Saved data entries
= = = = =

[src/rtl/if_skid_buf.sv]
// Output register toward decode plus a one-entry skid buffer; flush empties both.
`include "width_param.sv"

module if_skid_buf
  import if_pkg::*;
(
  input  logic                   clk,
  input  logic                   rst_n,
  input  logic                   flush,
  input  logic                   in_valid,
  input  logic [`ADDR_WIDTH-1:0] in_pc,
  input  logic [`INST_WIDTH-1:0] in_inst,
  input  logic                   out_ready,
  output logic                   slot_free,
  output logic                   out_valid,
  output logic [`ADDR_WIDTH-1:0] out_pc,
  output logic [`INST_WIDTH-1:0] out_inst
);

  if_entry_t out_q, out_d;
  if_entry_t buf_q, buf_d;
  logic      out_valid_q, out_valid_d;
  logic      buf_valid_q, buf_valid_d;
  if_entry_t in_entry;

  assign in_entry  = '{pc: in_pc, inst: in_inst};
  assign slot_free = !out_valid_q || out_ready;

  always_comb begin
    out_d       = out_q;
    buf_d       = buf_q;
    out_valid_d = out_valid_q;
    buf_valid_d = buf_valid_q;
    if (flush) begin
      out_valid_d = 1'b0;
      buf_valid_d = 1'b0;
    end else begin
      if (out_valid_q && out_ready) begin
        out_valid_d = 1'b0;
      end
      // The buffer always drains ahead of new data so ordering is preserved.
      if (buf_valid_q && out_ready) begin
        out_d       = buf_q;
        out_valid_d = 1'b1;
        buf_valid_d = 1'b0;
      end else if (in_valid) begin
        if (slot_free) begin
          out_d       = in_entry;
          out_valid_d = 1'b1;
        end else begin
          buf_d       = in_entry;
          buf_valid_d = 1'b1;
        end
      end
    end
  end

  always_ff @(posedge clk or negedge rst_n) begin
    if (!rst_n) begin
      out_q       <= '0;
      buf_q       <= '0;
      out_valid_q <= 1'b0;
      buf_valid_q <= 1'b0;
    end else begin
      out_q       <= out_d;
      buf_q       <= buf_d;
      out_valid_q <= out_valid_d;
      buf_valid_q <= buf_valid_d;
    end
  end

  assign out_valid = out_valid_q;
  assign out_pc    = out_q.pc;
  assign out_inst  = out_q.inst;

endmodule

[src/rtl/inst_fetch.sv]
// Fetch stage: owns the fetch PC, runs the single-outstanding instruction bus
// handshake and hands {pc, inst} to decode through if_skid_buf.
`include "width_param.sv"

module inst_fetch
  import if_pkg::*;
#(
  parameter logic [`ADDR_WIDTH-1:0] RESET_PC = RESET_PC_DEFAULT
) (
  input  logic                   clk,
  input  logic                   rst_n,
  output logic                   inst_req,
  output logic [`ADDR_WIDTH-1:0] inst_addr,
  input  logic                   inst_addr_ok,
  input  logic                   inst_data_ok,
  input  logic [`INST_WIDTH-1:0] inst_rdata,
  input  logic                   redirect_en,
  input  logic [`ADDR_WIDTH-1:0] redirect_addr,
  input  logic                   id_ready,
  output logic                   if_valid,
  output logic [`ADDR_WIDTH-1:0] if_pc,
  output logic [`INST_WIDTH-1:0] if_inst
);

  if_state_e              state_q;
  logic [`ADDR_WIDTH-1:0] fetch_pc_q;
  logic [`ADDR_WIDTH-1:0] req_pc_q;
  logic                   drop_q;
  logic                   slot_free;
  logic                   resp_valid;

  // A response is delivered downstream only if it is neither stale nor
  // overtaken by a redirect arriving in the same cycle.
  assign resp_valid = (state_q == WAIT) && inst_data_ok && !drop_q && !redirect_en;

  always_ff @(posedge clk or negedge rst_n) begin
    if (!rst_n) begin
      state_q    <= IDLE;
      fetch_pc_q <= RESET_PC;
      req_pc_q   <= '0;
      drop_q     <= 1'b0;
    end else if (redirect_en) begin
      fetch_pc_q <= redirect_addr;
      case (state_q)
        WAIT: begin
          if (inst_data_ok) begin
            drop_q  <= 1'b0;
            state_q <= REQ;
          end else begin
            drop_q  <= 1'b1;
            state_q <= WAIT;
          end
        end
        REQ: begin
          if (inst_addr_ok) begin
            drop_q  <= 1'b1;
            state_q <= WAIT;
          end else begin
            state_q <= REQ;
          end
        end
        default: state_q <= REQ;
      endcase
    end else begin
      case (state_q)
        IDLE: state_q <= REQ;
        REQ: begin
          if (inst_addr_ok) begin
            req_pc_q   <= fetch_pc_q;
            fetch_pc_q <= fetch_pc_q + PC_STEP;
            state_q    <= WAIT;
          end
        end
        WAIT: begin
          if (inst_data_ok) begin
            if (drop_q) begin
              drop_q  <= 1'b0;
              state_q <= REQ;
            end else if (slot_free) begin
              state_q <= REQ;
            end else begin
              state_q <= FULL;
            end
          end
        end
        FULL: begin
          if (id_ready) begin
            state_q <= REQ;
          end
        end
        default: state_q <= IDLE;
      endcase
    end
  end

  assign inst_req  = (state_q == REQ);
  assign inst_addr = fetch_pc_q;

  if_skid_buf u_skid (
    .clk       (clk),
    .rst_n     (rst_n),
    .flush     (redirect_en),
    .in_valid  (resp_valid),
    .in_pc     (req_pc_q),
    .in_inst   (inst_rdata),
    .out_ready (id_ready),
    .slot_free (slot_free),
    .out_valid (if_valid),
    .out_pc    (if_pc),
    .out_inst  (if_inst)
  );

endmodule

= = = = =

▶ _Exercise requirements_:
Write out the records again, exactly as given.

▶ _Result of this exercise_:
[src/rtl/if_skid_buf.sv]
// Output register toward decode plus a one-entry skid buffer; flush empties both.
`include "width_param.sv"

module if_skid_buf
  import if_pkg::*;
(
  input  logic                   clk,
  input  logic                   rst_n,
  input  logic                   flush,
  input  logic                   in_valid,
  input  logic [`ADDR_WIDTH-1:0] in_pc,
  input  logic [`INST_WIDTH-1:0] in_inst,
  input  logic                   out_ready,
  output logic                   slot_free,
  output logic                   out_valid,
  output logic [`ADDR_WIDTH-1:0] out_pc,
  output logic [`INST_WIDTH-1:0] out_inst
);

  if_entry_t out_q, out_d;
  if_entry_t buf_q, buf_d;
  logic      out_valid_q, out_valid_d;
  logic      buf_valid_q, buf_valid_d;
  if_entry_t in_entry;

  assign in_entry  = '{pc: in_pc, inst: in_inst};
  assign slot_free = !out_valid_q || out_ready;

  always_comb begin
    out_d       = out_q;
    buf_d       = buf_q;
    out_valid_d = out_valid_q;
    buf_valid_d = buf_valid_q;
    if (flush) begin
      out_valid_d = 1'b0;
      buf_valid_d = 1'b0;
    end else begin
      if (out_valid_q && out_ready) begin
        out_valid_d = 1'b0;
      end
      // The buffer always drains ahead of new data so ordering is preserved.
      if (buf_valid_q && out_ready) begin
        out_d       = buf_q;
        out_valid_d = 1'b1;
        buf_valid_d = 1'b0;
      end else if (in_valid) begin
        if (slot_free) begin
          out_d       = in_entry;
          out_valid_d = 1'b1;
        end else begin
          buf_d       = in_entry;
          buf_valid_d = 1'b1;
        end
      end
    end
  end

  always_ff @(posedge clk or negedge rst_n) begin
    if (!rst_n) begin
      out_q       <= '0;
      buf_q       <= '0;
      out_valid_q <= 1'b0;
      buf_valid_q <= 1'b0;
    end else begin
      out_q       <= out_d;
      buf_q       <= buf_d;
      out_valid_q <= out_valid_d;
      buf_valid_q <= buf_valid_d;
    end
  end

  assign out_valid = out_valid_q;
  assign out_pc    = out_q.pc;
  assign out_inst  = out_q.inst;

endmodule

[src/rtl/inst_fetch.sv]
// Fetch stage: owns the fetch PC, runs the single-outstanding instruction bus
// handshake and hands {pc, inst} to decode through if_skid_buf.
`include "width_param.sv"

module inst_fetch
  import if_pkg::*;
#(
  parameter logic [`ADDR_WIDTH-1:0] RESET_PC = RESET_PC_DEFAULT
) (
  input  logic                   clk,
  input  logic                   rst_n,
  output logic                   inst_req,
  output logic [`ADDR_WIDTH-1:0] inst_addr,
  input  logic                   inst_addr_ok,
  input  logic                   inst_data_ok,
  input  logic [`INST_WIDTH-1:0] inst_rdata,
  input  logic                   redirect_en,
  input  logic [`ADDR_WIDTH-1:0] redirect_addr,
  input  logic                   id_ready,
  output logic                   if_valid,
  output logic [`ADDR_WIDTH-1:0] if_pc,
  output logic [`INST_WIDTH-1:0] if_inst
);

  if_state_e              state_q;
  logic [`ADDR_WIDTH-1:0] fetch_pc_q;
  logic [`ADDR_WIDTH-1:0] req_pc_q;
  logic                   drop_q;
  logic                   slot_free;
  logic                   resp_valid;

  // A response is delivered downstream only if it is neither stale nor
  // overtaken by a redirect arriving in the same cycle.
  assign resp_valid = (state_q == WAIT) && inst_data_ok && !drop_q && !redirect_en;

  always_ff @(posedge clk or negedge rst_n) begin
    if (!rst_n) begin
      state_q    <= IDLE;
      fetch_pc_q <= RESET_PC;
      req_pc_q   <= '0;
      drop_q     <= 1'b0;
    end else if (redirect_en) begin
      fetch_pc_q <= redirect_addr;
      case (state_q)
        WAIT: begin
          if (inst_data_ok) begin
            drop_q  <= 1'b0;
            state_q <= REQ;
          end else begin
            drop_q  <= 1'b1;
            state_q <= WAIT;
          end
        end
        REQ: begin
          if (inst_addr_ok) begin
            drop_q  <= 1'b1;
            state_q <= WAIT;
          end else begin
            state_q <= REQ;
          end
        end
        default: state_q <= REQ;
      endcase
    end else begin
      case (state_q)
        IDLE: state_q <= REQ;
        REQ: begin
          if (inst_addr_ok) begin
            req_pc_q   <= fetch_pc_q;
            fetch_pc_q <= fetch_pc_q + PC_STEP;
            state_q    <= WAIT;
          end
        end
        WAIT: begin
          if (inst_data_ok) begin
            if (drop_q) begin
              drop_q  <= 1'b0;
              state_q <= REQ;
            end else if (slot_free) begin
              state_q <= REQ;
            end else begin
              state_q <= FULL;
            end
          end
        end
        FULL: begin
          if (id_ready) begin
            state_q <= REQ;
          end
        end
        default: state_q <= IDLE;
      endcase
    end
  end

  assign inst_req  = (state_q == REQ);
  assign inst_addr = fetch_pc_q;

  if_skid_buf u_skid (
    .clk       (clk),
    .rst_n     (rst_n),
    .flush     (redirect_en),
    .in_valid  (resp_valid),
    .in_pc     (req_pc_q),
    .in_inst   (inst_rdata),
    .out_ready (id_ready),
    .slot_free (slot_free),
    .out_valid (if_valid),
    .out_pc    (if_pc),
    .out_inst  (if_inst)
  );

endmodule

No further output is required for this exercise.